The Global Service Mesh [1/4]: Cloud Service Mesh & Cloud Run

In distributed systems architecture, “Regional” is often just a polite synonym for “Single Point of Failure.”

For years, creating truly high-availability (HA) internal connectivity between Cloud Run services meant stitching together complex VPC peering, VPNs, or settling for active-passive failover scripts.

Enter Cloud Service Mesh, the unified evolution of Traffic Director and Anthos Service Mesh. By leveraging the modern Service Routing API and native serverless integrations, we can build a true Global Service Mesh that allows Cloud Run services to communicate securely and reliably across regions using customised URLs.

In this article, we will move beyond the basics to cover the “hidden” requirements of a production mesh: DNS configuration, native backend integration, and Client-Side Load Balancing.
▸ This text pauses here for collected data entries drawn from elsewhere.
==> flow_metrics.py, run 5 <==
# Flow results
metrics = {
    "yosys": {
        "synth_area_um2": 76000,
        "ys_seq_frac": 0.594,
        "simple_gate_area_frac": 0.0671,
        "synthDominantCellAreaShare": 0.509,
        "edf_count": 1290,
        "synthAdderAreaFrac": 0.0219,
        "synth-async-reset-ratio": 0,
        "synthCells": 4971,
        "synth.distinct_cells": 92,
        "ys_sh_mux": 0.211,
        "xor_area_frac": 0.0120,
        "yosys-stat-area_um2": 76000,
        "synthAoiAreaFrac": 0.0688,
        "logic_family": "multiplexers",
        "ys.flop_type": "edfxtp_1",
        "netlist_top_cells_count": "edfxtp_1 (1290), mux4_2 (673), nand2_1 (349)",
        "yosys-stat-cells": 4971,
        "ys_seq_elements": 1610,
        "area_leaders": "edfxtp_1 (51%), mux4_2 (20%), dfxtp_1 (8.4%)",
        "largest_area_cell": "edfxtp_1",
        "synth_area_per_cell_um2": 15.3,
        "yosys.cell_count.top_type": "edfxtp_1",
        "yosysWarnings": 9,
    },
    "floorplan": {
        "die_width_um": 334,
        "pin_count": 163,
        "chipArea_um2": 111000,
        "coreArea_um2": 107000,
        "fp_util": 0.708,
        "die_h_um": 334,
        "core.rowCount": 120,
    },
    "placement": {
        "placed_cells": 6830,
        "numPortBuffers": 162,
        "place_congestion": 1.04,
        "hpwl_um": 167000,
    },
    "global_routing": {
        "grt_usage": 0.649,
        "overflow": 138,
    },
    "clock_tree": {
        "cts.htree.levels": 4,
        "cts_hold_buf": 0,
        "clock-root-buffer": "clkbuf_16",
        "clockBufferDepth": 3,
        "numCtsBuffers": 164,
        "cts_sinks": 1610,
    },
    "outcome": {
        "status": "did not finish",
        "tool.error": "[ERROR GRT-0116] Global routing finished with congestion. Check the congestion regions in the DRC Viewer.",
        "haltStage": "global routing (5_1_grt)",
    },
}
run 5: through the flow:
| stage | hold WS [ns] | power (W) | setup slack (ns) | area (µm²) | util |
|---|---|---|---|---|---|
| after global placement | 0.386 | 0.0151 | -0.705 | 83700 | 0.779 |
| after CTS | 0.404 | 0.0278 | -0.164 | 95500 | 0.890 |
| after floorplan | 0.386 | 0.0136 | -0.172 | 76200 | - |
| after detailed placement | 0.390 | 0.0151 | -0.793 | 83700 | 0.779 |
Setup of v27:
==> flow/design.v (excerpt) <==
module cpu_top_pipeline (
    input wire clk,
    input wire rst,
    output wire [7:0]  imem_addr,
    input  wire [15:0] imem_data,
    output wire [7:0]  dmem_addr,
    output wire [15:0] dmem_wdata,
    output wire        dmem_we,
    input  wire [15:0] dmem_rdata,
    output wire        halted
);
    wire [15:0] if_pc, if_instr;
    wire if_stall, if_flush;
    wire [15:0] id_pc, id_instr;
    wire [3:0] id_opcode, id_rd, id_rs1, id_rs2;
    wire [15:0] id_rs1_data, id_rs2_data, id_imm;
    wire id_reg_write, id_alu_src, id_mem_read, id_mem_write, id_mem_to_reg;
    wire id_branch, id_branch_ne, id_jump;
    wire [3:0] id_alu_op;
    wire id_halt, id_pc_write;
    wire [15:0] ex1_pc, ex1_rs1_data, ex1_rs2_data, ex1_imm;
    wire [3:0] ex1_rd, ex1_rs1, ex1_rs2, ex1_alu_op;
    wire ex1_reg_write, ex1_alu_src, ex1_mem_read, ex1_mem_write, ex1_mem_to_reg;
    wire ex1_branch, ex1_branch_ne;
    wire [15:0] ex1_alu_result, ex1_branch_target;
    wire ex1_zero;
    wire [1:0] forward_a, forward_b;
    wire [15:0] ex1_rs1_fwd, ex1_rs2_fwd;
    wire [15:0] ex2_alu_result, ex2_rs2_data, ex2_branch_target;
    wire [3:0] ex2_rd;
    wire ex2_reg_write, ex2_mem_read, ex2_mem_write, ex2_mem_to_reg;
    wire ex2_branch, ex2_branch_ne, ex2_zero;
    wire [15:0] mem_alu_result, mem_rs2_data, mem_read_data, mem_branch_target;
    wire [3:0] mem_rd;
    wire mem_reg_write, mem_mem_read, mem_mem_write, mem_mem_to_reg;
    wire mem_branch, mem_branch_ne, mem_zero;
    wire [15:0] wb_alu_result, wb_mem_data, wb_write_data;
    wire [3:0] wb_rd;
    wire wb_reg_write, wb_mem_to_reg;
    wire stall_signal, flush_signal;
    wire branch_taken, jump_taken;
    wire [15:0] jump_target;
    wire ifid_write_en;
    reg fetch_stop;
    reg halt_ex1, halt_ex2, halt_mem, halt_wb;
    wire id_halt_go;
    assign halted = halt_wb;
  ...
clock: 4.16 ns
lec_check: 0
cap_margin: 20
cell_pad_in_sites_detail_placement: 1
cell_pad_in_sites_global_placement: 3
core_margin: 9
core_utilization: 51
cts_cluster_diameter: 99
cts_cluster_size: 94
gpl_routability_driven: 0
hold_slack_margin: -0.07
max_routing_layer: met4
min_routing_layer: met2
place_density_lb_addon: 0.16
slew_margin: 20
tns_end_percent: 45
run.sh (not shown) runs the stock make flow with config.mk's settings and CLKGATE_MAP_FILE=.
v27: it failed during global placement without I/O (3_1_place_gp_skip_io), and the tool reported FLW-0024.
The following lists how v49 was set up differently from v27:
Settings: clearing CELL_PAD_IN_SITES_DETAIL_PLACEMENT, which used to be 1; putting SETUP_SLACK_MARGIN at 0.97 where nothing was set; clearing MAX_ROUTING_LAYER, which used to be met4; clearing MIN_ROUTING_LAYER, which used to be met2; clearing TNS_END_PERCENT, which used to be 45; swapping 9 for 2 in CORE_MARGIN; clearing CTS_CLUSTER_SIZE, which used to be 94; clearing CTS_CLUSTER_DIAMETER, which used to be 99; clearing HOLD_SLACK_MARGIN, which used to be -0.07; clearing PLACE_DENSITY_LB_ADDON, which used to be 0.16; swapping 51 for 64 in CORE_UTILIZATION; clearing CELL_PAD_IN_SITES_GLOBAL_PLACEMENT, which used to be 3; clearing GPL_ROUTABILITY_DRIVEN, which used to be 0; swapping 4.16 for 3.7 in the clock period (ns, I/O delays scaled along).
Notes after the runs:
The remaining runs in v27 and v49 completed every stage, whereas v27 halted early.
Row number of standard-cell rows in the floorplan: v49 lower / v27 higher
Standard cell core area: v49 better than v27
From v27 to v49 the numbers moved as follows: count of flip-flops with a built-in enable after synthesis now sits at about the same level, vertical die dimension down 37 um, cell count after synthesis now sits at about the same level.
In terms of area share of xor/xnor cells in the synthesized design, v27 and v49 differ only marginally.
v49 vs. v27: number of register bits inferred by synthesis about even, floorplan die area now sits lower.
What v13 does differently from v49 at the input level:
Settings: CTS_CLUSTER_SIZE: unset -> 36; CAP_MARGIN: 20 -> 5; SETUP_SLACK_MARGIN: 0.97 -> unset; CORE_UTILIZATION: 64 -> 68; the clock period (ns, I/O delays scaled along): 3.7 -> 3.01.
## What came out
Across v49 and v13, no clean finish was achieved.
| v13 | all stages done | FAIL | setup timing |
[flow] v49 | stages: complete | final checks: fail | reason: setup timing
The launch point of the worst path comes out u_mem_wb.rd[2] in one run and u_mem_wb.rd[0] in the other, namely in v13 and v49 respectively.
Compared with v49, v13 degrades worst setup slack.
Total length of routed met3 wires (higher): v13
Looking at placer's final routability congestion estimate, v13 sits below v49.
Going from v49 to v13, number of buffers outside the clock class in the layout increased by 9 relative to the old numbers.
Changes in v43 relative to v13:
Settings: CORE_UTILIZATION: 68 -> 72; SETUP_SLACK_MARGIN: unset -> -0.14; PLACE_DENSITY: unset -> 0.75; ABC_AREA: unset -> 1; CAP_MARGIN: 5 -> 20; the clock period (ns, I/O delays scaled along): 3.01 -> 3.03.
Findings:
v43 ends up with a number of cells in Yosys stat that is about 30% higher than in v13. v43 did not make it past global routing (5_1_grt), where a tool error ended it. Summary of v43 over v13: number of post-CTS setup repair buffers +5, sequential area share after synthesis fell 3.3 points, net count after synthesis increased by 31% relative to the old numbers, area fraction in mux cells moved down, post-synthesis cell type count saw a decrease. From v13 to v43, count of input and output buffers did not move at all. Taking v43 over v13, the number of placed cells counting well taps ratio works out to 1.3. Higher starting density of the core goes to v43 over v13. v13 has a lower instance tally after logic synthesis than v43.
What v42 does differently from v43 at the input level:
Settings: PLACE_DENSITY now 0.8, was 0.75; CORE_UTILIZATION now 71, was 72; CTS_CLUSTER_SIZE no longer set, was 36; SETUP_SLACK_MARGIN now 0.71, was -0.14; the clock period (ns, I/O delays scaled along) now 5.5, was 3.03.
Findings:
Delta (v42 minus v43): placer congestion estimate stayed essentially flat, cell count listed in synth_stat.txt held steady, area of the core region went up, half-perimeter wire length after placement dropped 7.9%, number of hold-repair buffers added at the cts stage shows no meaningful change.
As far as share of synthesized area occupied by flip-flops and latches goes, v43 and v42 are indistinguishable; the numbers are identical.
In v42, the pre-CTS worst setup slack came out 1.60 ns above the value in v43.
v42 finished all stages; the layout is clean.
The die size of v42 was inferior to that of v43.
Of v43 and v42, the higher effective utilization at floorplan belongs to v43.
Compared with v43, v42 shows die width that has gone up slightly.
### v42 -> v51
Settings: swapping 0.8 for 0.6 in PLACE_DENSITY; clearing ABC_AREA, which used to be 1; clearing SETUP_SLACK_MARGIN, which used to be 0.71; swapping 71 for 45 in CORE_UTILIZATION; swapping 5.5 for 5.31 in the clock period (ns, I/O delays scaled along).
- v42 → v51: hold slack rose 0.0042 ns; critical path depth fell about 5%; first-pass GRT wire length fell about 7%.


Starting RTL as in the previous note.
clock: 4.13 ns
lec_check: 0
abc_area: 0
cap_margin: 30
cell_pad_in_sites_detail_placement: 2
cell_pad_in_sites_global_placement: 0
core_margin: 2
core_utilization: 32
cts_cluster_size: 96
gpl_routability_driven: 0
gpl_timing_driven: 0
max_routing_layer: met4
min_routing_layer: met2
place_density_lb_addon: 0.29
slew_margin: 0
tns_end_percent: 75
The baseline aborted during 5_1_grt with GRT-0116.
Edit:
- ABC_AREA: 0 -> not set
- CAP_MARGIN: 30 -> 20
- CELL_PAD_IN_SITES_DETAIL_PLACEMENT: 2 -> not set
- CELL_PAD_IN_SITES_GLOBAL_PLACEMENT: 0 -> not set
- CORE_UTILIZATION: 32 -> 64
- CTS_CLUSTER_SIZE: 96 -> not set
- GPL_ROUTABILITY_DRIVEN: 0 -> not set
- GPL_TIMING_DRIVEN: 0 -> not set
- MAX_ROUTING_LAYER: met4 -> not set
- MIN_ROUTING_LAYER: met2 -> not set
- PLACE_DENSITY: not set -> 0.6
- PLACE_DENSITY_LB_ADDON: 0.29 -> not set
- SLEW_MARGIN: 0 -> 20
- TNS_END_PERCENT: 75 -> not set
- clock period: 4.13 -> 4.4 ns (I/O delays scaled with it)
With this change the flow finished but failed the layout checks on setup timing.
Die size fell by 49%.
Area after synthesis stays the same.
Synthesized cell count does not change.
Edit:
- ABC_AREA: not set -> 1
- CORE_UTILIZATION: 64 -> 65
- PLACE_DENSITY: 0.6 -> not set
- clock period: 4.4 -> 2.95 ns (I/O delays scaled with it)
What happened: The new run produced a layout that fails on setup timing; cell area grows by 12%; via count grows by 26%; routed wire length grows by 34%; hold slack improved by 0.0063 ns; clock-buffer cell count shrinks by 11; die size grows by 5.3%; utilization grows by 4.7 points; area after synthesis grows by 7.0%.
Edit:
- CAP_MARGIN: 20 -> 0
- CORE_UTILIZATION: 65 -> 67
- CTS_CLUSTER_DIAMETER: not set -> 373
Result:
- The changed run reached the layout checks and failed them: setup timing
- cell count falls by a few percent
- design area falls slightly
- synthesized cell count stays the same
- critical path depth rises by 1
- routed wire length falls by a few percent
- core utilization rises by 2.2 points
- via count falls slightly
- hold slack stays flat
- maximum frequency rises by a few percent
Edit:
- ABC_AREA: 1 -> not set
- CAP_MARGIN: 0 -> 20
- CORE_UTILIZATION: 67 -> 40
- CTS_CLUSTER_DIAMETER: 373 -> not set
- PLACE_DENSITY: not set -> 0.6
- clock period: 2.95 -> 5.31 ns (I/O delays scaled with it)
- The new run produced a clean layout
- synthesized cell count decreases by a quarter to a third
- setup slack improves by 1.0 ns
- cell area decreases by roughly a tenth
- clock-buffer cell count increases by 1
- routed wire length decreases by about a fifth
- die area increases by well over a third


== job 101 ==
cpu_top_pipeline again, from the RTL that the note above started with.
clock: 6.24 ns
lec_check: 0
cap_margin: 40
core_aspect_ratio: 1.74
core_margin: 6
core_utilization: 19
gpl_timing_driven: 0
hold_slack_margin: 0.18
place_density_lb_addon: 0.07
slew_margin: 30
[inputs] job 102 vs job 101
# job 101
export LEC_CHECK = 0
export CAP_MARGIN = 40
export CORE_ASPECT_RATIO = 1.74
export CORE_MARGIN = 6
export CORE_UTILIZATION = 19
export GPL_TIMING_DRIVEN = 0
export HOLD_SLACK_MARGIN = 0.18
export PLACE_DENSITY_LB_ADDON = 0.07
export SLEW_MARGIN = 30
create_clock -name core_clock -period 6.24 [get_ports {clk}]
# job 102
export LEC_CHECK = 0
export CAP_MARGIN = 0
export CORE_MARGIN = 2
export CORE_UTILIZATION = 72
export CTS_CLUSTER_SIZE = 30
export PLACE_DENSITY = 0.78
export SLEW_MARGIN = 20
create_clock -name core_clock -period 4.34 [get_ports {clk}]
==> comparison <==
Job 101 finished all stages; the layout is clean. Final checks on job 102, whose flow otherwise completed, came back failing, citing setup timing. Job 102 gives less clock network area share than job 101 did. Between job 101 and job 102, the flow reports final area decreasing by a few percent.
Edits applied to the flow inputs when going from job 102 to job 103:
# job 102
export LEC_CHECK = 0
export CAP_MARGIN = 0
export CORE_MARGIN = 2
export CORE_UTILIZATION = 72
export CTS_CLUSTER_SIZE = 30
export PLACE_DENSITY = 0.78
export SLEW_MARGIN = 20
create_clock -name core_clock -period 4.34 [get_ports {clk}]
# job 103
export LEC_CHECK = 0
export ABC_AREA = 1
export CAP_MARGIN = 0
export CORE_MARGIN = 2
export CORE_UTILIZATION = 72
export CTS_CLUSTER_SIZE = 36
export PLACE_DENSITY = 0.75
export SETUP_SLACK_MARGIN = 0.8
export SLEW_MARGIN = 20
create_clock -name core_clock -period 3.04 [get_ports {clk}]
==> comparison <==
- Job 103 did not make it past 5_1_grt, where a tool error ended it.
- Job 103 vs. job 102: die span in x now sits higher; global placer's final weighted congestion now sits higher; number of cells produced by synthesis now sits higher.
- Re synthesized area: job 103 is 0.0017 mm2 up on job 102.
- Between job 103 and job 102, cell count in the Yosys report is higher for job 103, job 102 comes in under that.
- From job 102 to job 103 the numbers moved as follows: total placed cells including tap cells now sits higher, arithmetic-cell share of the synthesized area counting full adders, half adders and majority gates now sits lower, area of the chip now sits higher.
- On placement-stage worst setup slack, job 102 loses to job 103.
- Pre-placement core utilization was higher in the run labelled job 103.
#### Input delta (job 104 over job 103)
# job 103
export LEC_CHECK = 0
export ABC_AREA = 1
export CAP_MARGIN = 0
export CORE_MARGIN = 2
export CORE_UTILIZATION = 72
export CTS_CLUSTER_SIZE = 36
export PLACE_DENSITY = 0.75
export SETUP_SLACK_MARGIN = 0.8
export SLEW_MARGIN = 20
create_clock -name core_clock -period 3.04 [get_ports {clk}]
# job 104
export LEC_CHECK = 0
export ABC_AREA = 1
export CAP_MARGIN = 0
export CORE_MARGIN = 2
export CORE_UTILIZATION = 71
export PLACE_DENSITY = 0.8
export SETUP_SLACK_MARGIN = -0.23
export SLEW_MARGIN = 20
create_clock -name core_clock -period 3.75 [get_ports {clk}]
Notes after the runs:
Diff job 103 -> job 104: CTS buffer count went down 2.1%; HPWL after detailed placement lost 1.7%; maximum clock path buffer count flat; net count of the mapped netlist stayed essentially flat; die extent in x up about 0.7%.
[job 104] flow finished | final checks: failed | reasons: setup timing
Comparing job 104 against job 103, there is no change at all in summed instance area of the synthesized netlist.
The “Old” World: Regional Silos

Before Cloud Service Mesh, if Service A in us-central1 needed to call Service B, it usually hit a private endpoint in us-central1.

If us-central1 went down:

Service A breaks.
Service B (replica in us-east1) sits idle because Service A doesn't know how to reach it.
The Fix: You manually update DNS entries or redeploy Service A with a new URL.

These are manual operations disguised as DevOps.

The “New” World: Cloud Service Mesh

Cloud Service Mesh (CSM) provides a global control plane that manages reliable connectivity between your services.

For Cloud Run, CSM uses the Service Routing APIs (Mesh, Route, Gateway) to create a managed mesh.

Architecture

This is not a standard Load Balancer setup; this is Client-Side Load Balancing. The client itself decides where the traffic goes before the request even leaves the environment.

Key Technical Concepts:

Mesh Resource: A logical boundary that contains your services.
Service Routing: You define HTTPRoute resources that map a hostname (VIP) to one or more backend services.
Global Reach: The mesh is global. A client in us-central1 can seamlessly talk to a backend in us-east1 if the local instance is unavailable or if traffic routing dictates it.

DNS vs. Virtual IP

One common misconception is that the Service Mesh replaces DNS. It does not, it relies on it.

When your code makes a request to http://orders.mesh, three distinct steps occur:

DNS Resolution: Your application queries the VPC DNS. It returns a Virtual IP (VIP) (e.g., 10.0.0.5). This VIP doesn't belong to any specific server, it acts as a "trap" for traffic.
Interception: The transparent Envoy proxy intercepts all traffic destined for 10.0.0.5.
Routing: Envoy ignores the IP. It looks at the Host Header (orders.mesh), queries the Cloud Service Mesh control plane, and calculates the best actual backend IP to send the request to.

Figure 1: The DNS layer (Step 1) and Routing layer (Step 3) are decoupled. The managed proxy ignores the static VIP and dynamically routes directly to the native Serverless NEG.

Without configuring a Private DNS Zone, your mesh is technically functional, but your applications can’t find it.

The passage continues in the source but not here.